Only lines holding the word "parameter" are wanted from the records; copy all of them.

Collected data entries:
***

`config.mk`:
```
export PLATFORM = sky130hd
export DESIGN_NAME = code_conv_seq
export DESIGN_NICKNAME = d
export VERILOG_FILES = /design/src/rtl/code_conv_seq.sv
export SDC_FILE = /design/constraint.sdc
export NUM_CORES = 1
export LEC_CHECK = 0
export ABC_AREA = 1
export BUFFER_PORTS_ARGS = -buffer_cell sky130_fd_sc_hd__clkbuf_2
export CORE_MARGIN = 10
export CORE_UTILIZATION = 58
export CTS_CLUSTER_SIZE = 28
export DETAILED_ROUTE_END_ITERATION = 6
export PLACE_DENSITY_LB_ADDON = 0.1
export SLEW_MARGIN = 10
export SYNTH_ARGS = -nofsm -noshare
export SYNTH_HDL_FRONTEND = slang
export SYNTH_SLANG_ARGS = --single-unit
export TNS_END_PERCENT = 100
```
`constraint.sdc`:
```
create_clock -name clk -period 3.8 [get_ports clk]
set_clock_uncertainty 0.05 [all_clocks]
set_input_delay 0.19 -clock clk [delete_from_list [all_inputs] [get_ports clk]]
set_output_delay 0.19 -clock clk [all_outputs]
set_load 0.01 [all_outputs]
```
`src/rtl/code_conv_seq.sv`:
```
`default_nettype none
// ============================================================================
// Module   : code_conv_seq
// Brief    : Sequenced binary -> Gray / excess-code converter. It captures an
//            operand and converts it forward in one cycle. It then recovers
//            the binary value from the Gray form bit-serially (MSB first) and
//            from the excess form in one step. Finally it flags any
//            round-trip mismatch and pulses stop.
// Revision : 1.0 - initial release
// ============================================================================
module code_conv_seq #(
    parameter int WIDTH     = 4,
    parameter int XS_OFFSET = 3
) (
    input  logic             clk,
    input  logic             rst,
    input  logic             start,
    input  logic [WIDTH-1:0] din,
    output logic [WIDTH-1:0] gout,
    output logic [WIDTH-1:0] xsout,
    output logic [WIDTH-1:0] bout1,
    output logic [WIDTH-1:0] bout2,
    output logic             xs_ovf,
    output logic             err,
    output logic             busy,
    output logic             stop
);

    localparam int             IW        = $clog2(WIDTH);
    localparam logic [IW-1:0]  c_IDX_MSB = IW'(WIDTH - 1);
    localparam logic [WIDTH:0] c_XS_EXT  = (WIDTH + 1)'(XS_OFFSET);
    localparam logic [WIDTH-1:0] c_XS    = WIDTH'(XS_OFFSET);

    typedef enum logic [1:0] {
        S_IDLE = 2'd0,
        S_FWD  = 2'd1,
        S_REV  = 2'd2,
        S_DONE = 2'd3
    } state_t;

    state_t           r_state;
    state_t           w_state_nxt;
    logic [WIDTH-1:0] r_din_q;
    logic [IW-1:0]    r_idx;

    logic [WIDTH:0]   w_sum;
    logic [WIDTH:0]   w_above;
    logic             w_rev_bit;

    // Forward sum with carry, and the next serial Gray->binary bit.
    // Shifting a zero-extended copy of bout1 by idx+1 yields bout1[idx+1],
    // or the extension zero at the MSB, so the MSB step reduces to gout[MSB].
    always_comb begin
        w_sum     = {1'b0, r_din_q} + c_XS_EXT;
        w_above   = {1'b0, bout1} >> ({1'b0, r_idx} + {{IW{1'b0}}, 1'b1});
        w_rev_bit = w_above[0] ^ gout[r_idx];
    end

    // Next-state decode.
    always_comb begin
        w_state_nxt = r_state;
        case (r_state)
            S_IDLE:  if (start) w_state_nxt = S_FWD;
            S_FWD:   w_state_nxt = S_REV;
            S_REV:   if (r_idx == '0) w_state_nxt = S_DONE;
            S_DONE:  w_state_nxt = S_IDLE;
            default: w_state_nxt = S_IDLE;
        endcase
    end

    // Status is decoded from registered state only.
    assign busy = (r_state != S_IDLE);
    assign stop = (r_state == S_DONE);

    // State register and datapath registers.
    always_ff @(posedge clk) begin
        if (rst) begin
            r_state <= S_IDLE;
            r_din_q <= '0;
            r_idx   <= '0;
            gout    <= '0;
            xsout   <= '0;
            bout1   <= '0;
            bout2   <= '0;
            xs_ovf  <= 1'b0;
            err     <= 1'b0;
        end else begin
            r_state <= w_state_nxt;
            case (r_state)
                S_IDLE: begin
                    if (start) r_din_q <= din;
                end
                S_FWD: begin
                    gout   <= r_din_q ^ (r_din_q >> 1);
                    xsout  <= w_sum[WIDTH-1:0];
                    xs_ovf <= w_sum[WIDTH];
                    bout1  <= '0;
                    bout2  <= '0;
                    err    <= 1'b0;
                    r_idx  <= c_IDX_MSB;
                end
                S_REV: begin
                    bout1[r_idx] <= w_rev_bit;
                    // Excess decode needs only one step; do it on the first pass.
                    if (r_idx == c_IDX_MSB) bout2 <= xsout - c_XS;
                    if (r_idx != '0) r_idx <= r_idx - 1'b1;
                end
                S_DONE: begin
                    // Compare only once both recovered words are complete.
                    err <= (bout1 != r_din_q) | (bout2 != r_din_q);
                end
                default: ;
            endcase
        end
    end

endmodule
`default_nettype wire

```
* Yosys cells after proc, flatten, opt, wreduce, memory -nomap -nowiden
Cells that the tools add are included.
** Word-level totals
- Register bits after elaboration :: 26
- Input port bits :: 7
- Output and inout bits :: 20
- Word-level logic and storage cells :: 54
** Operators by class
- Add/sub/neg operators :: 4
- Magnitude comparators :: 2
- Equal/unequal tests :: 10
- Shifts and indexed selects :: 1
- Mux-type cells :: 14
- Bitwise operators :: 3
- Reductions and logical operators :: 11
** Operator list (number)
- $pmux 4 s2 :: 2
- $ne 2x2->1 const B :: 4
- $ne 4x4->1 :: 2
- $pmux 2 s4 :: 1
- $reduce_and 2->1 :: 4
- $reduce_bool 2->1 :: 4
- $eq 2x2->1 const B :: 3
- $mux 2 :: 3
- $add 4x2->5 const B :: 1
- $bwmux 4 :: 1
- $logic_not 2->1 :: 2
- $mux 4 :: 1
- $pmux 2 s2 :: 1
- $shr 4x3->1 :: 1
- $sub 4x2->4 const B :: 1
- $xor 4x3->4 :: 1
- $add 2x1->3 const B :: 1
- $lt 2x3->1 const B :: 1
- $bmux 1 s2 :: 1
- $demux 1 s2 :: 1
- $eq 2x1->1 const B :: 1
- $ge 2x1->1 const B :: 1
- $mux 1 :: 2
- $pmux 1 s2 :: 1
- 4 further kinds :: 4

* Logic depth before layout (Yosys ltp)
- Depth in word-level cells :: 6
- Depth in mapped cells :: 8
- Depth with buffers taken out :: 8

* Least setup slack after synthesis
OpenSTA, ideal clock, no wires.
- Kind :: flip-flop to flip-flop
- Start point :: register r_idx[0]
- End point :: register r_state[0]
- Setup time :: 0.118 ns
- Arrival time :: 1.270 ns
- Data required time :: 3.632 ns
- Slack :: 2.362 ns
- Cell stages (with the launch flop) :: 8
- Path buffers :: 0
- Clock period less this slack :: 1.438 ns
- Path through :: dfxtp_1 > inv_1 > ha_1 > or2_4 > o21ai_4 > inv_2 > o21ai_2 > nor2_1
** Between the ends
- Cells in the longest elaborated chain, start to end :: 3
** Ends and longest elaborated chain
- start, declared :: line 44 : logic [IW-1:0] r_idx;
- start signal, assigned :: line 100 : r_idx <= c_IDX_MSB;
- start signal, assigned :: line 106 : if (r_idx != '0) r_idx <= r_idx - 1'b1;
- $logic_not 2->1 :: line 65 : S_REV: if (r_idx == '0) w_state_nxt = S_DONE;
- $ne 2x2->1 (no line)
- $reduce_and 2->1 (no line)
- end signal, assigned :: line 88 : r_state <= w_state_nxt;
- end, declared :: line 41 : state_t r_state;
Every way passes these cells.
A chain may end at the register's enable or synchronous reset.

* Final worst setup path
Ends and elaborated chain as after synthesis.

==> summary.md <==
| Metric | Value |
|---|---|
| Hold Fails Final Rpt | 0 |
| Fin nets | 246 |
| Met3 routed WL | 246 um |
| CP arrival | 1.83 ns |
| Adder-cell share of the synthesized area | 12.37% |
| Max-slew violations | 0 |
| Row cnt | 17 |
| Most common cell after layout, fill and taps aside | nand2_1 |
| Post-synthesis net count | 218 |
| CTS resizes | 0 |
| Worst path required time | 3.98 ns |
| Inserted Clock Buffers | 3 |
| Crit-path max FO | 7 |
| First-pass GRT wire length | 5747 um |
| Synth Cell Area | 1416 sq um |
| Max IR drop VDD | 575.7 uV |
| Sequential fraction of the synthesis area | 36.75% |
| Layout cell share with drive strength beyond 1 | 16.96% |
| Die Area | 4818 sq um |
| Most frequent cells in the layout | nand2_1 (37), inv_1 (29), dfxtp_1 (26), clkbuf_2 (26), a21oi_1 (23) |
| Hold buffers post-CTS | 0 |
| Clock buffer depth | 2 |
| Die Wd | 69.42 um |
| Wire per inst | 13.74 um |
| Routed metal-1 wirelength | 1554 um |
| Pwr dens | 721.9 nW/um^2 |
| Cells after DPL | 248 |
| #FFs+latches synth | 26 |
| Unique masters post-synth | 22 |
| Compound-cell area share of the yosys netlist | 18.73% |
| CTS clk-pin slew, worst paths | 0.14 ns |
| Met2 routed WL | 1626 um |
| Clock sink count | 26 |
| Synth Instances | 197 |
| Synth Area in Simple Gates | 20.67% |
| Vias per cell | 5.262 |
| Die height | 69.42 um |
| Port bufs | 26 |
| H-tree levels | 1 |
| Clock insertion delay at the later pin of the skew report | 0.32 ns |
| Max Freq | 606.6 MHz |
| Ports | 27 |
| CP Launch Type | flip-flop |
| DRT iter0 DRCs | 133 |
| XOR/XNOR Fraction of Synth Area | 2.473% |
| Worst setup path category | reg -> reg |
| Routed WL | 3462 um |
| CTS Root Buffer Type | clkbuf_4 |
| Pre-CTS WS | 2.210 ns |
| Max-cap violations | 0 |
| Initial antenna violation count | 0 |
| Placer's final routability congestion estimate | 0.9158 |
| Int Pwr | 624.9 uW |
| ANT nets after route | 0 |
| Gr usage total | 13.83% |
| Max transition margin | 76.10% |
| Largest family of logic cells by synthesized area | simple AND/OR/NAND/NOR gates |
| Syn-to-layout area delta | 13.43% |
| Syn avg cell area | 7.190 sq um |
| Tmin final | 1.649 ns |
| Switch share | 46.11% |
| CORE AREA | 2276 sq um |
| Status | completed |
| Clock power frac | 12.4% |
| Residual DRC | 0 |
| Hold WC Path Type | in -> reg |
| Initial Util | 62.23% |
| ANT cells | 0 |
| Number of global-route vias before repair | 1261 |
| Top sig layer | met4 |
| RSZ-0062 raised after global routing | no |
| Leakage | 0.0008220 uW |
| Total Power | 1160 uW |
| TritonCTS clock tree | done |
| Setup violators final | 0 |
| Router iterations before antenna repair | 4 |
| Sequential power share | 38.7% |
| Setup TNS | 0 ns |
| Grt total ovfl | 0 |
| Setup bufs post-CTS | 0 |
| Via count | 1326 |
| Final period util | 43.39% |
| P_sw | 534.8 uW |
| Yosys warns | 0 |
| Comb power frac | 48.9% |
| Worst-Margin Slew | 0.3585 ns |
| Final Non-Filler Cells | 252 |
| Final setup margin | 2.151 ns |
| Largest net degree at the start of global routing | 15 |
| Final HPWL DP | 2809 um |
| Crit path capture type | flip-flop |
| Post-synthesis mux area share | 0% |
worst paths after layout:
kind | from | endpoint | slack (ns) | cells past startpoint
min reg2reg | bout2[2] | bout2[2] | 0.46 | 2
max | r_idx[0] | r_state[0] | 2.15 | 7
max reg2reg | r_idx[0] | r_state[0] | 2.15 | 7
min | din[2] | r_din_q[2] | 0.07 | 3
registers in the layout, indices dropped and copies added, names as in the netlist:
| name | count |
|---|---|
| bout2 | 4 |
| xsout | 4 |
| bout1 | 4 |
| xs_ovf | 1 |
| gout | 4 |
| err | 1 |
| r_state | 2 |
| r_din_q | 4 |
| r_idx | 2 |
critical path: stages (launching register included):
cell,delay (ns)
dfxtp_1,0.49
inv_1,0.16
ha_1,0.24
or2_4,0.28
o21ai_4,0.10
inv_2,0.06
o21ai_2,0.12
nor2_1,0.05
metrics by stage:
step	util [%]	hold WS [ns]	area [sq um]
finish	70.59	0.07109	1607
global placement	68.99	0.3935	1570
global route	70.59	0.09297	1607
floorplan	-	0.2995	1416
detailed placement	68.99	0.4190	1570
CTS	70.59	0.07387	1607
cell families after synthesis:
| family | count (synthesis) |
|---|---|
| compound gates | 47 |
| xor+xnor | 4 |
| fa+ha+maj | 14 |
| buf+inv | 34 |
| flops | 26 |
| simple gates | 72 |
per-layer routing:
| metal | GRT usage [%] | vias up |
|---|---|---|
| met2 | 24.09 | 41 |
| li1 | - | 679 |
| met3 | 4.565 | 4 |
| met1 | 15.77 | 602 |
| met4 | 3.104 | 0 |
| met5 | 0 | - |
layout make-up:
| class | instances | area [sq um] |
|---|---|---|
| flip-flops and latches | 26 | 520.5 |
| repair buffers | 26 | 130.1 |
| clock buffers | 4 | 36.28 |
| multi-input cells | 137 | 768.2 |
| fillers | 185 | 669.4 |
| inverters | 31 | 116.4 |
| well taps | 28 | 35.03 |
Yosys cell counts:
master / number / area, sq um
nand2_1: 37 / 138.9
inv_1: 29 / 108.9
dfxtp_1: 26 / 520.5
a21oi_1: 23 / 115.1
nor2_1: 21 / 78.83
o21ai_0: 16 / 80.08
ha_1: 14 / 175.2
nand3_1: 10 / 50.05
clkbuf_1: 3 / 11.26
inv_2: 2 / 7.510
nor3_1: 2 / 10.01
o21ai_2: 2 / 17.52
xnor2_1: 2 / 17.52
xor2_1: 2 / 17.52
a211oi_1: 1 / 7.510
a21boi_0: 1 / 7.510
a21o_1: 1 / 7.510
a21oi_2: 1 / 8.760
o21ai_1: 1 / 5.000
o21ai_4: 1 / 16.27
or2_2: 1 / 6.260
or2_4: 1 / 8.760
power by group through the flow:
stage / Clock [uW] / Combinational (uW) / Sequential [uW]
finish: 144 / 567 / 449
global route: 159 / 641 / 460
CTS: 146 / 569 / 446
detailed placement: 0 / 564 / 452
global placement: 0 / 536 / 445
floorplan: 0 / 388 / 449
Note: power is estimated with default switching activity, not from simulation.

***

> [YOUR SOLUTION]
    parameter int WIDTH     = 4,
    parameter int XS_OFFSET = 3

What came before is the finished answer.